Наташа заразительно смеялась, хотя этот фильм смотре­ла раза три.

— А давай завтра в кино сходим? — предложил Андрей.

— Давай сходим, — согласилась Наташа.

Они сходили в кино, воскресенье гуляли в саду Сталина, слушали духовой оркестр. Первый раз поцеловались через неделю и тогда же решили, что не расстанутся больше ни­когда.

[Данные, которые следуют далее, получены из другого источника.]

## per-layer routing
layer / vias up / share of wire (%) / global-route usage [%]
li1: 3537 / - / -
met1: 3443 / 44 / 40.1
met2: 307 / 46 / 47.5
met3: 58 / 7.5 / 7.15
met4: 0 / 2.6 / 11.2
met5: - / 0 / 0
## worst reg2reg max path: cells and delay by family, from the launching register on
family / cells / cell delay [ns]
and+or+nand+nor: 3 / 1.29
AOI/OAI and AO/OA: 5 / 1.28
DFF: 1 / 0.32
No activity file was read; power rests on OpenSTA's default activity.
### src/apd_consts.svh
// timing counts, field positions and clip level codes for the protection/diagnostic block
// assumes a 200 MHz system clock
`ifndef APD_CONSTS_SVH
`define APD_CONSTS_SVH
`define APD_CLK_MHZ 200
`define APD_DEBOUNCE_US 2
`define APD_DEBOUNCE_CYC (`APD_DEBOUNCE_US * `APD_CLK_MHZ)
`define APD_FMUTE_US 100
`define APD_FMUTE_CYC (`APD_FMUTE_US * `APD_CLK_MHZ)
`define APD_AC_TRIG_COUNT 3
// instruction byte one
`define APD_IB1_START 0
`define APD_IB1_DC_EN 1
`define APD_IB1_AC_EN 2
`define APD_IB1_CLIP_CH2 3
`define APD_IB1_CLIP_CH4 4
`define APD_IB1_CLIP_CH1 5
`define APD_IB1_CLIP_CH3 6
// instruction byte two
`define APD_IB2_LOAD_OFF 4
`define APD_IB2_TEMP_OFF 5
`define APD_IB2_CLIP_LO 6
// instruction byte three
`define APD_IB3_WARN_SEL 4
// status bytes
`define APD_DB2_POR 7
`define APD_DBX_OFFSET 2
`define APD_DBX_LOAD_LO 4
`define APD_DBX_LOAD_HI 5
`define APD_DBX_OVERTEMP 6
`define APD_DBX_SHORT 0
`define APD_DBX_MISSING 1
`define APD_DB2_LOW_BAT 0
`define APD_DB2_HIGH_BAT 1
`define APD_DB2_WARN 2
`define APD_DB2_OFF_TEMP 3
`define APD_CLIP_2PCT 2'h0
`define APD_CLIP_OFF 2'h3
`endif

### src/apd_pkg.sv
// types for the protection/diagnostic block
package apd_pkg;
  typedef enum logic [4:0] {
    APD_OFF = 5'h01,
    APD_WAIT_START = 5'h02,
    APD_STARTUP = 5'h04,
    APD_RUN = 5'h08,
    APD_HEADROOM = 5'h10
  } apd_state_t;
  typedef logic [7:0] apd_byte_t;
endpackage

### src/apd_sync_filter.sv
// two-flop synchroniser plus a stable-count debounce, one per bit
// assumes inputs are asynchronous analog comparator levels
`timescale 1ns/100ps
module apd_sync_filter #(
  parameter int WIDTH = 8,
  parameter int STABLE = 400
) (
  // clock and reset
  input wire logic clk_sys,
  input wire logic rst_sync_n,
  // levels
  input wire logic [WIDTH-1:0] raw,
  output logic [WIDTH-1:0] clean
);
  localparam int CW = $clog2(STABLE + 1);
  initial begin
    if (WIDTH < 1 || STABLE < 1) $error("apd_sync_filter: bad parameters");
  end
  logic [WIDTH-1:0] meta;
  logic [WIDTH-1:0] sync;
  always_ff @(posedge clk_sys or negedge rst_sync_n) begin
    if (!rst_sync_n) begin
      meta <= '0;
      sync <= '0;
    end else begin
      meta <= raw;
      sync <= meta;
    end
  end
  // a bit must hold for STABLE cycles before the output follows it
  for (genvar i = 0; i < WIDTH; i++) begin : g_bit
    logic [CW-1:0] cnt;
    wire differs = sync[i] != clean[i];
    always_ff @(posedge clk_sys or negedge rst_sync_n) begin
      if (!rst_sync_n) begin
        cnt <= '0;
        clean[i] <= 1'b0;
      end else if (!differs) begin
        cnt <= '0;
      end else if (cnt == CW'(STABLE - 1)) begin
        cnt <= '0;
        clean[i] <= sync[i];
      end else begin
        cnt <= cnt + 1'b1;
      end
    end
  end
endmodule // apd_sync_filter

### src/apd_protect.sv
// protection and diagnostic control of a four-channel bridge amplifier
// assumes analog comparators arrive asynchronously; the bus decoder on clk_sys supplies instruction bytes
`timescale 1ns/100ps
`include "apd_consts.svh"
module apd_protect
  import apd_pkg::*;
#(
  parameter int DEBOUNCE_CYC = `APD_DEBOUNCE_CYC,
  parameter int FMUTE_CYC = `APD_FMUTE_CYC,
  parameter int AC_TRIGS = `APD_AC_TRIG_COUNT
) (
  // clock and reset
  input wire logic clk_sys,
  input wire logic rst_n,
  // mode and instruction bytes from bus decoder
  input wire logic bus_mode,
  input wire apd_pkg::apd_byte_t instruction_byte_one,
  input wire apd_pkg::apd_byte_t instruction_byte_two,
  input wire apd_pkg::apd_byte_t instruction_byte_three,
  // host read strobes (one cycle, clk_sys domain)
  input wire logic rd_status,
  input wire logic rd_offset,
  // pins and analog comparators (asynchronous)
  input wire logic standby_pin_in,
  input wire logic low_headroom,
  input wire logic supply_above_mute,
  input wire logic supply_below_reset,
  input wire logic supply_low_bat,
  input wire logic supply_over,
  input wire logic temp_warn_lo,
  input wire logic temp_warn_hi,
  input wire logic temp_off,
  input wire logic ripple_reject_empty,
  input wire logic [3:0] clip_det,
  input wire logic [3:0] short_det,
  input wire logic [3:0] missing_det,
  input wire logic [3:0] offset_in_window,
  input wire logic [3:0] dc_line_driver,
  input wire logic [3:0] dc_open,
  input wire logic [3:0] ac_peak,
  // amplifier controls
  output logic fast_mute,
  output logic discharge_nodes,
  output logic amp_enable,
  output logic outputs_hiz,
  output logic gain_reduce,
  output logic dc_detect_run,
  output logic ac_detect_run,
  output logic warn_level_sel,
  output logic [1:0] clip_level,
  // open-drain indicator pins, oe low means pulled low
  output logic fault_indicator_pin_out,
  output logic fault_indicator_pin_oe_n,
  output logic standby_pin_out,
  output logic standby_pin_oe_n,
  // status bytes
  output apd_pkg::apd_byte_t status_byte_two,
  output apd_pkg::apd_byte_t channel_status_byte [4]
);
  if (AC_TRIGS < 1 || AC_TRIGS > 7) begin : g_bad_trigs
    $error("apd_protect: AC_TRIGS out of range");
  end
  if (FMUTE_CYC < 1) begin : g_bad_mute
    $error("apd_protect: FMUTE_CYC too small");
  end
  if (DEBOUNCE_CYC < 1) begin : g_bad_debounce
    $error("apd_protect: DEBOUNCE_CYC too small");
  end

  logic rst_meta;
  logic rst_sync_n;
  always_ff @(posedge clk_sys or negedge rst_n) begin
    if (!rst_n) begin
      rst_meta <= 1'b0;
      rst_sync_n <= 1'b0;
    end else begin
      rst_meta <= 1'b1;
      rst_sync_n <= rst_meta;
    end
  end

  localparam int NIN = 38;
  logic [NIN-1:0] clean;
  apd_sync_filter #(.WIDTH(NIN), .STABLE(DEBOUNCE_CYC)) u_filt (
    .clk_sys(clk_sys),
    .rst_sync_n(rst_sync_n),
    .raw({ac_peak, dc_open, dc_line_driver, offset_in_window, missing_det, short_det, clip_det,
          ripple_reject_empty, temp_off, temp_warn_hi, temp_warn_lo, supply_over, supply_low_bat,
          supply_below_reset, supply_above_mute, low_headroom, standby_pin_in}),
    .clean(clean)
  );
  wire stb = clean[0];
  wire hr_low = clean[1];
  wire above_mute = clean[2];
  wire below_reset = clean[3];
  wire low_bat = clean[4];
  wire over_v = clean[5];
  wire t_lo = clean[6];
  wire t_hi = clean[7];
  wire t_off = clean[8];
  wire rr_empty = clean[9];
  wire [3:0] clip = clean[13:10];
  wire [3:0] shrt = clean[17:14];
  wire [3:0] miss = clean[21:18];
  wire [3:0] in_win = clean[25:22];
  wire [3:0] ld_line = clean[29:26];
  wire [3:0] ld_open = clean[33:30];
  wire [3:0] peak = clean[37:34];

  // legacy mode ignores the start bit and treats every other bit as zero
  wire start_req = bus_mode ? instruction_byte_one[`APD_IB1_START] : 1'b1;
  wire dc_en = bus_mode & instruction_byte_one[`APD_IB1_DC_EN];
  wire ac_en = bus_mode & instruction_byte_one[`APD_IB1_AC_EN];
  wire [3:0] clip_to_stb = bus_mode ? {instruction_byte_one[`APD_IB1_CLIP_CH4],
                                       instruction_byte_one[`APD_IB1_CLIP_CH3],
                                       instruction_byte_one[`APD_IB1_CLIP_CH2],
                                       instruction_byte_one[`APD_IB1_CLIP_CH1]} : 4'h0;
  wire temp_on_fault = !bus_mode || !instruction_byte_two[`APD_IB2_TEMP_OFF];
  wire load_on_fault = !bus_mode || !instruction_byte_two[`APD_IB2_LOAD_OFF];
  wire [1:0] clip_sel = bus_mode ? instruction_byte_two[`APD_IB2_CLIP_LO +: 2] : `APD_CLIP_2PCT;
  wire clip_enabled = clip_sel != `APD_CLIP_OFF;
  wire warn_sel = bus_mode & instruction_byte_three[`APD_IB3_WARN_SEL];
  wire t_warn = warn_sel ? t_hi : t_lo;
  wire por_event = bus_mode & below_reset;

  apd_state_t state;
  apd_state_t next_state;
  logic por_flag;
  logic [$clog2(FMUTE_CYC+1)-1:0] mute_cnt;
  wire mute_done = mute_cnt == '0;

  always_comb begin
    next_state = state;
    case (state)
      APD_OFF: if (stb) next_state = APD_WAIT_START;
      APD_WAIT_START: if (!stb) next_state = APD_OFF;
        else if (start_req && !por_flag && above_mute) next_state = APD_STARTUP;
      APD_STARTUP: if (!stb) next_state = APD_OFF;
        else if (hr_low) next_state = APD_HEADROOM;
        else if (rr_empty == 1'b0 && !below_reset) next_state = APD_RUN;
      APD_RUN: if (!stb) next_state = APD_OFF;
        else if (hr_low) next_state = APD_HEADROOM;
      APD_HEADROOM: if (mute_done && rr_empty) begin
          // headroom recovery parks the amplifier in APD_WAIT_START once the mute count ends and rr_empty is set
          next_state = APD_WAIT_START;
        end
      default: next_state = APD_OFF;
    endcase
    if (por_event || t_off) next_state = stb ? APD_WAIT_START : APD_OFF;
  end

  always_ff @(posedge clk_sys or negedge rst_sync_n) begin
    if (!rst_sync_n) begin
      state <= APD_OFF;
      mute_cnt <= '0;
    end else begin
      state <= next_state;
      if (next_state == APD_HEADROOM && state != APD_HEADROOM) begin
        mute_cnt <= ($bits(mute_cnt))'(FMUTE_CYC);
      end else if (!mute_done) begin
        mute_cnt <= mute_cnt - 1'b1;
      end
    end
  end

  // power-on flag: standby rising in bus mode is a power-on reset too
  wire por_set = por_event | (bus_mode & (state == APD_OFF) & stb);
  // in bus mode only a fresh start command clears it; a start bit left set across a supply drop must not restart
  logic start_q;
  always_ff @(posedge clk_sys or negedge rst_sync_n) begin
    if (!rst_sync_n) begin
      start_q <= 1'b0;
    end else begin
      start_q <= start_req;
    end
  end
  wire start_rise = start_req & !start_q;
  // legacy mode has no power-on flag to wait on
  wire por_clr = (state == APD_WAIT_START) & (!bus_mode | start_rise);

  // the set wins over the start-bit clear
  always_ff @(posedge clk_sys or negedge rst_sync_n) begin
    if (!rst_sync_n) begin
      por_flag <= 1'b0;
    end else if (por_set) begin
      por_flag <= 1'b1;
    end else if (por_clr) begin
      por_flag <= 1'b0;
    end
  end
  wire por_pending = por_flag;

  // AC peak counters, active only after start-up completed
  logic [2:0] ac_cnt [4];
  logic [3:0] peak_q;
  logic [3:0] ac_hit;
  assign ac_detect_run = ac_en & (state == APD_RUN);
  wire [3:0] peak_rise = peak & ~peak_q;
  always_ff @(posedge clk_sys or negedge rst_sync_n) begin
    if (!rst_sync_n) begin
      peak_q <= 4'h0;
    end else begin
      peak_q <= peak;
    end
  end
  for (genvar c = 0; c < 4; c++) begin : g_ac
    always_ff @(posedge clk_sys or negedge rst_sync_n) begin
      if (!rst_sync_n) begin
        ac_cnt[c] <= 3'h0;
        ac_hit[c] <= 1'b0;
      end else if (!ac_detect_run) begin
        ac_cnt[c] <= 3'h0;
      end else if (peak_rise[c]) begin
        if (ac_cnt[c] == 3'(AC_TRIGS - 1)) ac_hit[c] <= 1'b1;
        else ac_cnt[c] <= ac_cnt[c] + 3'h1;
      end else if (rd_status && !(ac_hit[c] && ac_cnt[c] == 3'(AC_TRIGS - 1))) begin
        ac_hit[c] <= 1'b0;
      end
    end
  end

  // DC load result stored during start-up, kept while AC detection runs
  logic [1:0] dc_res [4];
  assign dc_detect_run = dc_en & (state == APD_STARTUP);
  // latched channel faults and offset latches
  logic [3:0] short_lat;
  logic [3:0] miss_lat;
  logic [3:0] off_lat;
  logic [3:0] off_block;
  for (genvar c = 0; c < 4; c++) begin : g_ch
    always_ff @(posedge clk_sys or negedge rst_sync_n) begin
      if (!rst_sync_n) begin
        dc_res[c] <= 2'h0;
        short_lat[c] <= 1'b0;
        miss_lat[c] <= 1'b0;
        off_lat[c] <= 1'b0;
        off_block[c] <= 1'b0;
      end else begin
        if (dc_detect_run) dc_res[c] <= ld_open[c] ? 2'h3 : (ld_line[c] ? 2'h2 : 2'h0);
        short_lat[c] <= shrt[c] | (short_lat[c] & !rd_status);
        miss_lat[c] <= miss[c] | (miss_lat[c] & !rd_status);
        if (in_win[c]) begin
          off_lat[c] <= 1'b0;
          off_block[c] <= 1'b1;
        end else if (rd_offset) begin
          off_lat[c] <= !off_block[c];
          off_block[c] <= 1'b0;
        end
      end
    end
    // D4 carries the AC result while AC detection is on, the stored DC bit otherwise
    wire d4 = ac_en ? ac_hit[c] : dc_res[c][0];
    assign channel_status_byte[c] = {1'b0, t_warn, dc_res[c][1], d4, 1'b0, off_lat[c],
                                     miss_lat[c], short_lat[c]};
  end

  // supply and thermal latches
  logic low_bat_lat;
  logic high_bat_lat;
  logic warn_lat;
  logic toff_lat;
  always_ff @(posedge clk_sys or negedge rst_sync_n) begin
    if (!rst_sync_n) begin
      low_bat_lat <= 1'b0;
      high_bat_lat <= 1'b0;
      warn_lat <= 1'b0;
      toff_lat <= 1'b0;
    end else begin
      low_bat_lat <= low_bat | (low_bat_lat & !rd_status);
      high_bat_lat <= over_v | (high_bat_lat & !rd_status);
      warn_lat <= t_warn | (warn_lat & !rd_status);
      toff_lat <= t_off | (toff_lat & !rd_status);
    end
  end
  assign status_byte_two = {por_flag, 3'h0, toff_lat, warn_lat, high_bat_lat, low_bat_lat};

  // fault pin follows live conditions, except the power-on flag latched in bus mode, so it releases as soon as a failure clears
  wire fixed_src = (bus_mode & por_pending) | low_bat | over_v;
  wire load_src = load_on_fault & |(shrt | miss);
  wire temp_src = temp_on_fault & t_warn;
  wire clip_fault_indicator_pin = clip_enabled & |(clip & ~clip_to_stb);
  wire clip_stb = clip_enabled & |(clip & clip_to_stb);
  wire fault_low = fixed_src | load_src | temp_src | clip_fault_indicator_pin;

  wire in_amp_state = (state == APD_STARTUP) || (state == APD_RUN);
  always_ff @(posedge clk_sys or negedge rst_sync_n) begin
    if (!rst_sync_n) begin
      fault_indicator_pin_oe_n <= 1'b1;
      standby_pin_oe_n <= 1'b1;
      fast_mute <= 1'b1;
      discharge_nodes <= 1'b0;
      amp_enable <= 1'b0;
      outputs_hiz <= 1'b1;
      gain_reduce <= 1'b0;
      warn_level_sel <= 1'b0;
      clip_level <= 2'h0;
    end else begin
      fault_indicator_pin_oe_n <= !fault_low;
      standby_pin_oe_n <= !clip_stb;
      fast_mute <= !stb || (state != APD_RUN);
      discharge_nodes <= (state == APD_HEADROOM) && mute_done;
      amp_enable <= in_amp_state && !t_off && above_mute;
      outputs_hiz <= over_v;
      gain_reduce <= t_warn;
      warn_level_sel <= warn_sel;
      clip_level <= clip_sel;
    end
  end
  assign fault_indicator_pin_out = 1'b0;
  assign standby_pin_out = 1'b0;
endmodule // apd_protect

Но расставание было не за горами; через пару недель вру­чат им дипломы и разъедутся они по родным местам, туда, откуда получали направление на учёбу. Наташе уже не хоте­лось возвращаться в родительский дом, и она с тоской смо­трела на календарь, который быстрее обычного приближал день разлуки. Примерно такое же чувство было и у Андрея; он не собирался с этим мириться и, остановив в коридоре кого-то из преподавателей, входивших в комиссию по рас­пределению, со свойственной его характеру прямотой, не лу­кавя, обратился к нему:

Что нужно сделать для того, чтобы любимую девушку не разлучали с любимым парнем и направили их на работу в одно место?

— Пожениться им нужно, — ответил тот.

Андрей побежал к Наташе и рубанул сразу с плеча:

— Наташа, мы должны расписаться в загсе, иначе тебе не видать распределения со мной на Сахарок.

Наташа никак не ожидала, что в такой форме ей будет сделано предложение, эти слова её словно осыпали песком. Она почувствовала себя оскорбленной; от Андрея в мечтах она ждала рыцарского признания, ведь она об этом много читала и представляла себе, что и у неё будет всё как в ро­манах: цветы и избранник перед ней на коленях. Ну, может быть, на коленях не обязательно, но слово «люблю» должно было прозвучать! Конечно, когда они целовались, он говорил ей, какие у неё вкусные губы и шёлковые волосы, и тогда она чувствовала себя принцессой, но это были всё-таки не главные слова.

Наташа ответила сдержанно:

— Что значит — расписаться в загсе? Я замуж не собира­юсь, меня ждут родители в Барнауле.

— Как же так? — опешил Андрей. — Мы с тобой об этом то и дело говорили, и тут так резко всё переменилось. Что произошло, объясни?!

— Чего здесь объяснять? Сам не глупый, догадайся! — На­таша повернулась и пошла в общежитие.

Андрей же остался стоять на месте, огорошенный пове­дением Наташи. А та только зашла за угол дома, как броси­лась бежать в общагу и, оказавшись в своей комнате, упала на кровать и принялась рыдать в подушку. Как же так? Па­рень, в которого она была влюблена, повел себя с ней так грубо, по-мужицки.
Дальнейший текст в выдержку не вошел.